バリウム検査の前日はどのようなことをすれば良いでしょうか?メディカルドック監修医が検査前日の食事や飲み物などに関する注意点、当日の流れやこの検査で分かる病気についてご紹介します。

監修医師:
木村 香菜(医師)
名古屋大学医学部卒業。初期臨床研修修了後、大学病院や、がんセンターなどで放射線科一般・治療分野で勤務。その後、行政機関で、感染症対策等主査としても勤務。その際には、新型コロナウイルス感染症にも対応。現在は、主に健診クリニックで、人間ドックや健康診断の診察や説明、生活習慣指導を担当している。また放射線治療医として、がん治療にも携わっている。放射線治療専門医、日本医師会認定産業医。
「バリウム検査」とは?
まずは、バリウム検査とはどのような検査なのかについて解説します。
バリウム検査とは?
胃のX線検査(バリウム検査)は、発泡剤によって胃を膨らませ、造影剤であるバリウムを飲むことで胃粘膜の表面を詳しく観察する検査です。胃がん検診として、50歳以上の方に対しては、バリウム検査が胃の内視鏡検査(胃カメラ検査)のどちらかを隔年で受けることが推奨されています。バリウム検査の特徴としては、受診者さん自身が撮影台の上で右回転する、圧迫フトンでみぞおちのあたりを抑える、ベッドの移動により頭を低くした体勢になるなどがあります。こうしてさまざまな角度から胃の撮影を行うことで、胃の粘膜表面を詳細に描出することができます。

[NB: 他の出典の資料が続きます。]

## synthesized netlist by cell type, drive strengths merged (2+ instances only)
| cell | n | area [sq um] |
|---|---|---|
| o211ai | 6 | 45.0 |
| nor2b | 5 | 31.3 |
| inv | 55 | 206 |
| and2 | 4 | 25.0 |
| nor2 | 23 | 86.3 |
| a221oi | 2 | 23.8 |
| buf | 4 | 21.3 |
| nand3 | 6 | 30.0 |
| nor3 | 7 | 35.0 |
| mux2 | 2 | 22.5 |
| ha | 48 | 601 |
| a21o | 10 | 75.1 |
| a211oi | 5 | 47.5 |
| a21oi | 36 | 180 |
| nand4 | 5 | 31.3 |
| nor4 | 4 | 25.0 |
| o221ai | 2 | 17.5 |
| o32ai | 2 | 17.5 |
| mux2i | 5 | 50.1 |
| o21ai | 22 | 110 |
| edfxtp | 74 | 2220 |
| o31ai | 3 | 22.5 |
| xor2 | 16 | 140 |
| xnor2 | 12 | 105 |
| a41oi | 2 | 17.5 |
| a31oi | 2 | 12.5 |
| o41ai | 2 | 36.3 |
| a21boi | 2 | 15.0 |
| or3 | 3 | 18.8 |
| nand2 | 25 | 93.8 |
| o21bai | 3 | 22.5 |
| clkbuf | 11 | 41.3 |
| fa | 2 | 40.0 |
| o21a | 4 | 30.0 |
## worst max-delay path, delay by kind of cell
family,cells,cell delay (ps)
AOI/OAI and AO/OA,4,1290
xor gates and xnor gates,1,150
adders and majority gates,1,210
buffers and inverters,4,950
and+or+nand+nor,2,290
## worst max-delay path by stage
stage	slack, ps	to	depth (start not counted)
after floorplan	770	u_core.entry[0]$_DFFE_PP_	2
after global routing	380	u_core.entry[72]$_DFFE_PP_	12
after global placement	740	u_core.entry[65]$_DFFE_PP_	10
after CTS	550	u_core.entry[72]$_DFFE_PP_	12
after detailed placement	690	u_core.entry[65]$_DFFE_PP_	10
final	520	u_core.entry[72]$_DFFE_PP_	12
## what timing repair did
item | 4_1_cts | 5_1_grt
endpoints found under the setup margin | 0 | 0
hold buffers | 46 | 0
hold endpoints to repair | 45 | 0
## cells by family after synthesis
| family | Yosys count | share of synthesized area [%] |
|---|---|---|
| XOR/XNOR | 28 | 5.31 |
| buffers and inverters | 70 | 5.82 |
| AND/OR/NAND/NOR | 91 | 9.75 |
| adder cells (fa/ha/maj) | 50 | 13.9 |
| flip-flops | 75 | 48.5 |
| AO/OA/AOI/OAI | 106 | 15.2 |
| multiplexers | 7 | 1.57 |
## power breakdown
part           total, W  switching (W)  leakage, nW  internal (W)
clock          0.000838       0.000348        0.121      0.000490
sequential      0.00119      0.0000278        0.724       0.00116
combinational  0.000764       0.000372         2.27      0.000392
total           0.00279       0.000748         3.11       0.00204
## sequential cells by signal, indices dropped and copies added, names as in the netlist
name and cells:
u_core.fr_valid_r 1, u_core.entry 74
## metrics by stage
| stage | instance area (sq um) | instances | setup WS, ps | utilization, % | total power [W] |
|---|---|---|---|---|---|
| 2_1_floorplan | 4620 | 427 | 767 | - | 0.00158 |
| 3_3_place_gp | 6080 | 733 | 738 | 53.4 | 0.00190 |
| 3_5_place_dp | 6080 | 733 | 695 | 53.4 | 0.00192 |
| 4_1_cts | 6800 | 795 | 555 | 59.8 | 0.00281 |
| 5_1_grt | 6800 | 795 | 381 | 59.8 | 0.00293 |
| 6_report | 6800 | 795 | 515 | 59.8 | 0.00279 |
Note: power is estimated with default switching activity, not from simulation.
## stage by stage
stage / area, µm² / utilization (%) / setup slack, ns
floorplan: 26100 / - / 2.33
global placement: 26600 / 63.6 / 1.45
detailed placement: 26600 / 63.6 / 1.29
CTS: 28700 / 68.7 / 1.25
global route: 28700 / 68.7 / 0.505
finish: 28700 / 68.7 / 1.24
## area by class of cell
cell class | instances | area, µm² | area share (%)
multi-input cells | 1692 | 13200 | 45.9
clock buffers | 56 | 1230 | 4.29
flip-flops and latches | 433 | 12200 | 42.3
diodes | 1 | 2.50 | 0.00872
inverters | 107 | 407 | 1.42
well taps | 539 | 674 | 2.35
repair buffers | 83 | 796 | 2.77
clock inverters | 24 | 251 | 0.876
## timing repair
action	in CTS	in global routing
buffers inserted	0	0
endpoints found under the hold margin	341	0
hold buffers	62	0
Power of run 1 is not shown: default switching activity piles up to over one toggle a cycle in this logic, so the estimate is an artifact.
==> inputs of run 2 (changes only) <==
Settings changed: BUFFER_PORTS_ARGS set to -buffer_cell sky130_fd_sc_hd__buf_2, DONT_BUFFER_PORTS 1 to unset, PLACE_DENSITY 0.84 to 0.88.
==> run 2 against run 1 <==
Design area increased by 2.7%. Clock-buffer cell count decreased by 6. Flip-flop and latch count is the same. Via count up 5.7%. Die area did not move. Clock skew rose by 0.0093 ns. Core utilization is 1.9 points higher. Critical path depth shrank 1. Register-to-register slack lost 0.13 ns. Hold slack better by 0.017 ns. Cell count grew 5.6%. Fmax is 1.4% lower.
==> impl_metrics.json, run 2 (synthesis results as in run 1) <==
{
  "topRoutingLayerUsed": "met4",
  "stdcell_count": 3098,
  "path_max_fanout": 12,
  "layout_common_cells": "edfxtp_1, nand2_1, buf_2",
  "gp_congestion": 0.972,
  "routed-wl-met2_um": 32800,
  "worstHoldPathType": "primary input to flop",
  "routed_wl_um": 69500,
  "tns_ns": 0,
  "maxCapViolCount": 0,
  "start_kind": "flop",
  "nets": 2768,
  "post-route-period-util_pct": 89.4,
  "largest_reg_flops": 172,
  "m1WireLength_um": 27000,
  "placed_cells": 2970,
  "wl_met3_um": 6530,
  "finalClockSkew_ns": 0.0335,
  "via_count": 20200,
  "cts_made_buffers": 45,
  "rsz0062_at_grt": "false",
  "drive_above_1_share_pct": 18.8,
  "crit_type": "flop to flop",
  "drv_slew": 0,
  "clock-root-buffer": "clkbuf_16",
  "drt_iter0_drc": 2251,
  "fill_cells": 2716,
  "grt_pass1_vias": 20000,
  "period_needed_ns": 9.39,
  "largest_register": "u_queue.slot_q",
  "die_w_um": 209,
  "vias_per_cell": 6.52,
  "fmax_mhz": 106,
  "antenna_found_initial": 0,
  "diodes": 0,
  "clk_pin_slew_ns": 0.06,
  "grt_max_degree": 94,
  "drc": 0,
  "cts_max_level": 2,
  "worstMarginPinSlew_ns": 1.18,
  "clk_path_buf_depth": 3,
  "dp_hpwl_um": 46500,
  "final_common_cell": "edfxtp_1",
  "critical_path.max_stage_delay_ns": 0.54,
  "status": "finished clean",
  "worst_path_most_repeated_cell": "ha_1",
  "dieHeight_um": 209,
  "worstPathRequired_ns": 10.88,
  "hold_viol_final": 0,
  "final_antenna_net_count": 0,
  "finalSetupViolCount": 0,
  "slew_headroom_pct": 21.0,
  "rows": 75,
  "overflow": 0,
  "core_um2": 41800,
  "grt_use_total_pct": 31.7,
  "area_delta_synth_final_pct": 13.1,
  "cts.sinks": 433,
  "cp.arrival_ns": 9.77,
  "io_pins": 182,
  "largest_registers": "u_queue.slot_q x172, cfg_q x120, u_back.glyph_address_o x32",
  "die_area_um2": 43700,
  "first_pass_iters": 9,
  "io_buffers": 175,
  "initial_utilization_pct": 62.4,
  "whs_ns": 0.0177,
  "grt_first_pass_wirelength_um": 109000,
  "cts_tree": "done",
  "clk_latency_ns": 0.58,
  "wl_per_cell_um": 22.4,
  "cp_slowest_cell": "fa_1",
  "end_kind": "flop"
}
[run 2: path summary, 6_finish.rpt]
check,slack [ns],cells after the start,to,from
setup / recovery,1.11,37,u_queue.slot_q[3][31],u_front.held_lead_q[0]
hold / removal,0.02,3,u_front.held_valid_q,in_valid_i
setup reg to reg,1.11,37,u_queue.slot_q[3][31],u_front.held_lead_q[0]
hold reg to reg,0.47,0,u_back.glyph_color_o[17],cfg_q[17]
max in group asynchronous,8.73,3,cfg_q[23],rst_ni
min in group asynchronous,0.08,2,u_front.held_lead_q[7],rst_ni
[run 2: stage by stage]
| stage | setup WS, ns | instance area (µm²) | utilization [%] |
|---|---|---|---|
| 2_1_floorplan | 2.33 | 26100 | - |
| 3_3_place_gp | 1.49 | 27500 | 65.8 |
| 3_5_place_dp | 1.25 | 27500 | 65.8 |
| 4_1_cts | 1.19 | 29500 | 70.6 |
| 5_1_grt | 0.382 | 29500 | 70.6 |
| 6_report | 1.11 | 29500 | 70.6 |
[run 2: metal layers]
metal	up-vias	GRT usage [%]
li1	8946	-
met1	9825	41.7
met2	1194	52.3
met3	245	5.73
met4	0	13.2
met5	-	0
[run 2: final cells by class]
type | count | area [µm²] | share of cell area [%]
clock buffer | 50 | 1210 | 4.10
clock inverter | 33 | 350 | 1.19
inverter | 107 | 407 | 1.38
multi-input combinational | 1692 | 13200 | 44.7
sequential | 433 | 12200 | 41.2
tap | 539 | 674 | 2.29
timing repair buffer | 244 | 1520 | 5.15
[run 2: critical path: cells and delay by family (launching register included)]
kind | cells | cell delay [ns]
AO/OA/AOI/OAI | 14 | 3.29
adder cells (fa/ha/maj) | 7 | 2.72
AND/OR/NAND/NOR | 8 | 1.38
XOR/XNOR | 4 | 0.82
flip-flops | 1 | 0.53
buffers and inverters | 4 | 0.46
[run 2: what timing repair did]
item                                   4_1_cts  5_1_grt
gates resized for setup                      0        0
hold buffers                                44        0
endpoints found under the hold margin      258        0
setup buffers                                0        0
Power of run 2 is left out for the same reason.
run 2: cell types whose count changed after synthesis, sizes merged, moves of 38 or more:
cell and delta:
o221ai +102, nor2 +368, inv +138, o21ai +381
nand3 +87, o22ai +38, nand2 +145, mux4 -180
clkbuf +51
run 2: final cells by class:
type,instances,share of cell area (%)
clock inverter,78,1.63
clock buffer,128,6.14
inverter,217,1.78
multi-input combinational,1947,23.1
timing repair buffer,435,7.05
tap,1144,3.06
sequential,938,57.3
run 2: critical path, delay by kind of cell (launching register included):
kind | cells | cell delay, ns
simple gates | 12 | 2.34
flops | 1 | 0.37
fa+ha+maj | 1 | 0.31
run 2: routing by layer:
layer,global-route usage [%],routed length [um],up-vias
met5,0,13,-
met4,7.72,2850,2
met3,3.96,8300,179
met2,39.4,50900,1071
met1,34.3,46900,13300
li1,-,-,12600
[src/rtl/core/step_deadline_watchdog_core_macros.svh]
// ----------------------------------------------------------------------------
// Step deadline watchdog assertion macros
// Concurrent checks on the aclk domain, held off while aresetn is low.
// ----------------------------------------------------------------------------
`ifndef STEP_DEADLINE_WATCHDOG_CORE_MACROS_SVH
`define STEP_DEADLINE_WATCHDOG_CORE_MACROS_SVH

// Consequent holds in the same cycle as the antecedent.
`define SDW_ASSERT_SAME(lbl, ante, cons, msg) \
    lbl: assert property (@(posedge aclk) disable iff (!aresetn) (ante) |-> (cons)) \
        else $error(msg);

// Consequent holds in the cycle after the antecedent.
`define SDW_ASSERT_NEXT(lbl, ante, cons, msg) \
    lbl: assert property (@(posedge aclk) disable iff (!aresetn) (ante) |=> (cons)) \
        else $error(msg);

`endif

[src/rtl/core/sdw_pkg.sv]
// ----------------------------------------------------------------------------
// Step deadline watchdog package
// Shared constants, command codes and controller/datapath handshake types.
// ----------------------------------------------------------------------------
`default_nettype none

package sdw_pkg;

    localparam int STEPS    = 8;
    localparam int IDX_W    = (STEPS > 1) ? $clog2(STEPS) : 1;

    localparam int FUNC_W   = 2;
    localparam int TIME_W   = 32;
    localparam int SIDX_W   = 4;
    localparam int FAIL_W   = 3;
    localparam int PERIOD_W = 16;

    localparam int ADDR_W   = 3;
    localparam int DATA_W   = 32;

    // Running (k+1)*period stays below 16 * 2^16.
    localparam int PROD_W      = PERIOD_W + 4;
    localparam int RECIP_SHIFT = PROD_W + 5;
    localparam int RECIP_W     = RECIP_SHIFT + 1;
    localparam logic [RECIP_W-1:0] RECIP_MUL =
        RECIP_W'(((64'd1 << RECIP_SHIFT) + 64'(STEPS) - 64'd1) / 64'(STEPS));

    localparam logic [SIDX_W:0] STEPS_LIM = (SIDX_W + 1)'(STEPS);

    localparam logic [PERIOD_W-1:0] PERIOD_RESET = 16'd100;
    localparam logic                REG_PERIOD   = 1'b0;

    typedef logic [IDX_W-1:0]    idx_t;
    typedef logic [FAIL_W-1:0]   fail_t;
    typedef logic [TIME_W-1:0]   time_t;
    typedef logic [PERIOD_W-1:0] period_t;

    typedef enum logic [FUNC_W-1:0] {
        FUNC_ARM    = 2'd0,
        FUNC_RECORD = 2'd1,
        FUNC_CHECK  = 2'd2
    } func_t;

    typedef struct packed {
        logic load;
        logic arm_step;
        logic out_load;
    } dp_cmd_t;

    typedef struct packed {
        logic arm_req;
        logic last_step;
    } dp_stat_t;

endpackage

`default_nettype wire

[src/rtl/core/step_deadline_watchdog_core.sv]
// ----------------------------------------------------------------------------
// Step deadline watchdog core
// Checkpoint watchdog for a periodic cycle split into equal steps.
// ----------------------------------------------------------------------------
// Each command beat returns exactly one result beat. Record and check are
// accepted in idle, then evaluated into the output register in the response
// state; arm first walks the STEPS step deadlines in the arm state with the
// single reciprocal multiplier, one step deadline per cycle. The output
// register decouples the result side; a stalled result holds until taken,
// and a new command is accepted as soon as the controller is back in idle.
// The period register is written over the APB-style port at byte address 0.
`default_nettype none

`include "step_deadline_watchdog_core_macros.svh"

module step_deadline_watchdog_core (
    input  wire logic                         aclk,
    input  wire logic                         aresetn,

    input  wire logic                         s_valid,
    output logic                              s_ready,
    input  wire logic [sdw_pkg::FUNC_W-1:0]   s_func,
    input  wire logic [sdw_pkg::TIME_W-1:0]   s_time_ms,
    input  wire logic [sdw_pkg::SIDX_W-1:0]   s_step_index,

    output logic                              m_valid,
    input  wire logic                         m_ready,
    output logic                              m_timeout,
    output logic [sdw_pkg::FAIL_W-1:0]        m_failing_step,

    input  wire logic                         psel,
    input  wire logic                         penable,
    input  wire logic                         pwrite,
    input  wire logic [sdw_pkg::ADDR_W-1:0]   paddr,
    input  wire logic [sdw_pkg::DATA_W-1:0]   pwdata,
    output logic      [sdw_pkg::DATA_W-1:0]   prdata,
    output logic                              pready
);

    sdw_pkg::period_t  period_ms;
    sdw_pkg::dp_cmd_t  cmd;
    sdw_pkg::dp_stat_t stat;

    sdw_regs u_regs (
        .aclk      (aclk),
        .aresetn   (aresetn),
        .psel      (psel),
        .penable   (penable),
        .pwrite    (pwrite),
        .paddr     (paddr),
        .pwdata    (pwdata),
        .prdata    (prdata),
        .pready    (pready),
        .period_ms (period_ms)
    );

    sdw_ctrl u_ctrl (
        .aclk    (aclk),
        .aresetn (aresetn),
        .s_valid (s_valid),
        .s_ready (s_ready),
        .m_valid (m_valid),
        .m_ready (m_ready),
        .stat    (stat),
        .cmd     (cmd)
    );

    sdw_dp u_dp (
        .aclk           (aclk),
        .aresetn        (aresetn),
        .cmd            (cmd),
        .stat           (stat),
        .s_func         (s_func),
        .s_time_ms      (s_time_ms),
        .s_step_index   (s_step_index),
        .period_ms      (period_ms),
        .m_timeout      (m_timeout),
        .m_failing_step (m_failing_step)
    );

    `SDW_ASSERT_NEXT(a_one_in_flight, s_valid && s_ready, !s_ready, "second beat taken in flight")
    `SDW_ASSERT_SAME(a_load_slot_free, cmd.out_load, !m_valid || m_ready, "result overwritten")
    `SDW_ASSERT_SAME(a_fail_zero, m_valid && !m_timeout, m_failing_step == '0, "stray step index")

endmodule

`default_nettype wire

[src/rtl/core/sdw_regs.sv]
// ----------------------------------------------------------------------------
// Step deadline watchdog configuration registers
// APB-style register file holding the cycle period.
// ----------------------------------------------------------------------------
`default_nettype none

module sdw_regs (
    input  wire logic                         aclk,
    input  wire logic                         aresetn,
    input  wire logic                         psel,
    input  wire logic                         penable,
    input  wire logic                         pwrite,
    input  wire logic [sdw_pkg::ADDR_W-1:0]   paddr,
    input  wire logic [sdw_pkg::DATA_W-1:0]   pwdata,
    output logic      [sdw_pkg::DATA_W-1:0]   prdata,
    output logic                              pready,
    output sdw_pkg::period_t                  period_ms
);

    sdw_pkg::period_t period_reg;
    sdw_pkg::period_t period_next;
    logic             sel_period;

    assign sel_period = (paddr[sdw_pkg::ADDR_W-1] == sdw_pkg::REG_PERIOD);

    always_comb begin
        period_next = period_reg;
        if (psel && penable && pwrite && sel_period) begin
            period_next = pwdata[sdw_pkg::PERIOD_W-1:0];
        end
    end

    always_ff @(posedge aclk) begin
        if (!aresetn) begin
            period_reg <= sdw_pkg::PERIOD_RESET;
        end else begin
            period_reg <= period_next;
        end
    end

    assign prdata    = sel_period ? sdw_pkg::DATA_W'(period_reg) : '0;
    assign pready    = 1'b1;
    assign period_ms = period_reg;

endmodule

`default_nettype wire

[src/rtl/core/sdw_ctrl.sv]
// ----------------------------------------------------------------------------
// Step deadline watchdog controller
// Sequences accept, deadline arming and result hand-off.
// ----------------------------------------------------------------------------
`default_nettype none

module sdw_ctrl (
    input  wire logic              aclk,
    input  wire logic              aresetn,
    input  wire logic              s_valid,
    output logic                   s_ready,
    output logic                   m_valid,
    input  wire logic              m_ready,
    input  wire sdw_pkg::dp_stat_t stat,
    output sdw_pkg::dp_cmd_t       cmd
);

    typedef enum logic [2:0] {
        ST_IDLE = 3'b001,
        ST_ARM  = 3'b010,
        ST_RESP = 3'b100
    } state_t;

    state_t state_reg;
    state_t state_next;
    logic   m_valid_reg;
    logic   m_valid_next;
    logic   slot_free;

    assign slot_free = !m_valid_reg || m_ready;

    always_comb begin
        state_next   = state_reg;
        m_valid_next = m_valid_reg && !m_ready;
        cmd          = '0;
        case (state_reg)
            ST_IDLE: begin
                if (s_valid) begin
                    cmd.load   = 1'b1;
                    state_next = stat.arm_req ? ST_ARM : ST_RESP;
                end
            end
            ST_ARM: begin
                cmd.arm_step = 1'b1;
                if (stat.last_step) begin
                    state_next = ST_RESP;
                end
            end
            ST_RESP: begin
                if (slot_free) begin
                    cmd.out_load = 1'b1;
                    m_valid_next = 1'b1;
                    state_next   = ST_IDLE;
                end
            end
            default: begin
                state_next = ST_IDLE;
            end
        endcase
    end

    always_ff @(posedge aclk) begin
        if (!aresetn) begin
            state_reg   <= ST_IDLE;
            m_valid_reg <= 1'b0;
        end else begin
            state_reg   <= state_next;
            m_valid_reg <= m_valid_next;
        end
    end

    assign s_ready = (state_reg == ST_IDLE);
    assign m_valid = m_valid_reg;

endmodule

`default_nettype wire

[src/rtl/core/sdw_dp.sv]
// ----------------------------------------------------------------------------
// Step deadline watchdog datapath
// Deadline and completion store, reciprocal offset unit, overdue search.
// ----------------------------------------------------------------------------
`default_nettype none

module sdw_dp (
    input  wire logic                        aclk,
    input  wire logic                        aresetn,
    input  wire sdw_pkg::dp_cmd_t            cmd,
    output sdw_pkg::dp_stat_t                stat,
    input  wire logic [sdw_pkg::FUNC_W-1:0]  s_func,
    input  wire logic [sdw_pkg::TIME_W-1:0]  s_time_ms,
    input  wire logic [sdw_pkg::SIDX_W-1:0]  s_step_index,
    input  wire sdw_pkg::period_t            period_ms,
    output logic                             m_timeout,
    output logic [sdw_pkg::FAIL_W-1:0]       m_failing_step
);

    logic [sdw_pkg::FUNC_W-1:0]  func_reg;
    sdw_pkg::time_t              time_reg;

    logic [sdw_pkg::PROD_W-1:0]  prod_reg;
    sdw_pkg::idx_t               k_reg;
    sdw_pkg::period_t            off_reg;
    sdw_pkg::period_t            off_next;
    sdw_pkg::idx_t               wk_reg;
    logic                        wen_reg;

    logic [sdw_pkg::STEPS-1:0]   done_reg;
    sdw_pkg::time_t              dl_reg [sdw_pkg::STEPS];

    logic                        timeout_reg;
    logic                        timeout_next;
    sdw_pkg::fail_t              fail_reg;
    sdw_pkg::fail_t              fail_next;

    logic [sdw_pkg::PROD_W+sdw_pkg::RECIP_W-1:0] recip_prod;
    logic                        rec_hit;
    logic                        hit_any;
    sdw_pkg::fail_t              hit_idx;

    assign stat.arm_req   = (s_func == sdw_pkg::FUNC_ARM);
    assign stat.last_step = (k_reg == sdw_pkg::idx_t'(sdw_pkg::STEPS - 1));

    assign rec_hit = (s_func == sdw_pkg::FUNC_RECORD) &&
                     ({1'b0, s_step_index} < sdw_pkg::STEPS_LIM);

    assign recip_prod = prod_reg * sdw_pkg::RECIP_MUL;
    assign off_next   = recip_prod[sdw_pkg::RECIP_SHIFT +: sdw_pkg::PERIOD_W];

    always_comb begin
        hit_any = 1'b0;
        hit_idx = '0;
        for (int k = sdw_pkg::STEPS - 1; k >= 0; k--) begin
            if (!done_reg[k] && (time_reg > dl_reg[k])) begin
                hit_any = 1'b1;
                hit_idx = sdw_pkg::fail_t'(k);
            end
        end
        timeout_next = (func_reg == sdw_pkg::FUNC_CHECK) && hit_any;
        fail_next    = timeout_next ? hit_idx : '0;
    end

    always_ff @(posedge aclk) begin
        if (cmd.load) begin
            func_reg <= s_func;
            time_reg <= s_time_ms;
        end
        if (cmd.arm_step) begin
            off_reg <= off_next;
            wk_reg  <= k_reg;
        end
        if (cmd.out_load) begin
            timeout_reg <= timeout_next;
            fail_reg    <= fail_next;
        end
    end

    always_ff @(posedge aclk) begin
        if (!aresetn) begin
            prod_reg <= '0;
            k_reg    <= '0;
            wen_reg  <= 1'b0;
            done_reg <= '0;
            dl_reg   <= '{default: '0};
        end else begin
            wen_reg <= cmd.arm_step;
            if (cmd.load && stat.arm_req) begin
                done_reg <= '0;
                prod_reg <= sdw_pkg::PROD_W'(period_ms);
                k_reg    <= '0;
            end
            if (cmd.load && rec_hit) begin
                done_reg[s_step_index[sdw_pkg::IDX_W-1:0]] <= 1'b1;
            end
            if (cmd.arm_step) begin
                prod_reg <= prod_reg + sdw_pkg::PROD_W'(period_ms);
                k_reg    <= k_reg + 1'b1;
            end
            if (wen_reg) begin
                dl_reg[wk_reg] <= time_reg + sdw_pkg::TIME_W'(off_reg);
            end
        end
    end

    assign m_timeout      = timeout_reg;
    assign m_failing_step = fail_reg;

endmodule

`default_nettype wire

バリウム検診のメリットとしては、バス検診などでも行える手軽さ、検査時間の短さ、安価な費用などが挙がります。さらに、バリウム検査は基本的に放射線技師が担当するため、医師が行う胃カメラ検査よりも人手の面で勝るという点もあります。こうした理由から、今まで胃がん検診ではどちらかというとバリウム検査が優先されてきたという面はあります
一方で、バリウム検査には被曝の問題があります。また、バリウムが誤って気管に入る誤嚥、バリウムが腸内で固まってしまうことでの腸閉塞などのリスクも低いながらあります。
このようなメリット、デメリットを理解した上でバリウム検査と胃カメラ検査のどちらを受けるかを決めることが大切です。
バリウム検査は何科で検査できる?
バリウム検査は、胃がん検診や人間ドックの際に受けられる検査です。健康診断科や消化器内科で検査を受けることができるでしょう。50歳以上から胃がんの罹患リスクが高まることもあり、バリウム検査を受けるのであれば50歳が一つの目安となります。一方、現状では40歳以上の方に対してバリウム検査による胃がん検診も可能とされています 。
バリウム検査の費用は?
胃のバリウム検査(上部消化管造影検査)の診療報酬点数は、造影剤使用撮影と特殊撮影(スポット撮影)の組み合わせで算定されます。具体的には、造影剤使用撮影が154点 、特殊撮影(スポット撮影)が270点で、これに診断料72点と透視診断料110点が加算されます。診療報酬1点は10円に相当しますので、3割負担の場合、約2,000円となります。これに初診料などが加わります。胃がん検診などの場合は、原則全額自己負担となります。自治体によっては、がん検診に対して補助を受けられることもあります。お住まいの地域でのがん検診については、公式ホームページや広報などで確認してみましょう。
「バリウム検査の前日」の注意点
それでは、バリウム検査前日の注意点を述べていきます。
バリウム検査の前日は薬を服用して良い?
バリウム検査の前日は、特に中止すべき薬剤はありません。通常通りに薬を飲みましょう。
他にバリウム検査の前日の注意点は?
その他、バリウム検査の前日に注意すべき点として、食事以外には特記すべき注意点はありません。しかし、検査前72時間排便がない方は、腸閉塞になるリスクを考え、安全性の面からバリウム検査を受けられない場合があります。 普段から便秘がちな方は、排便の様子や状況について再度確認しておくことをおすすめします。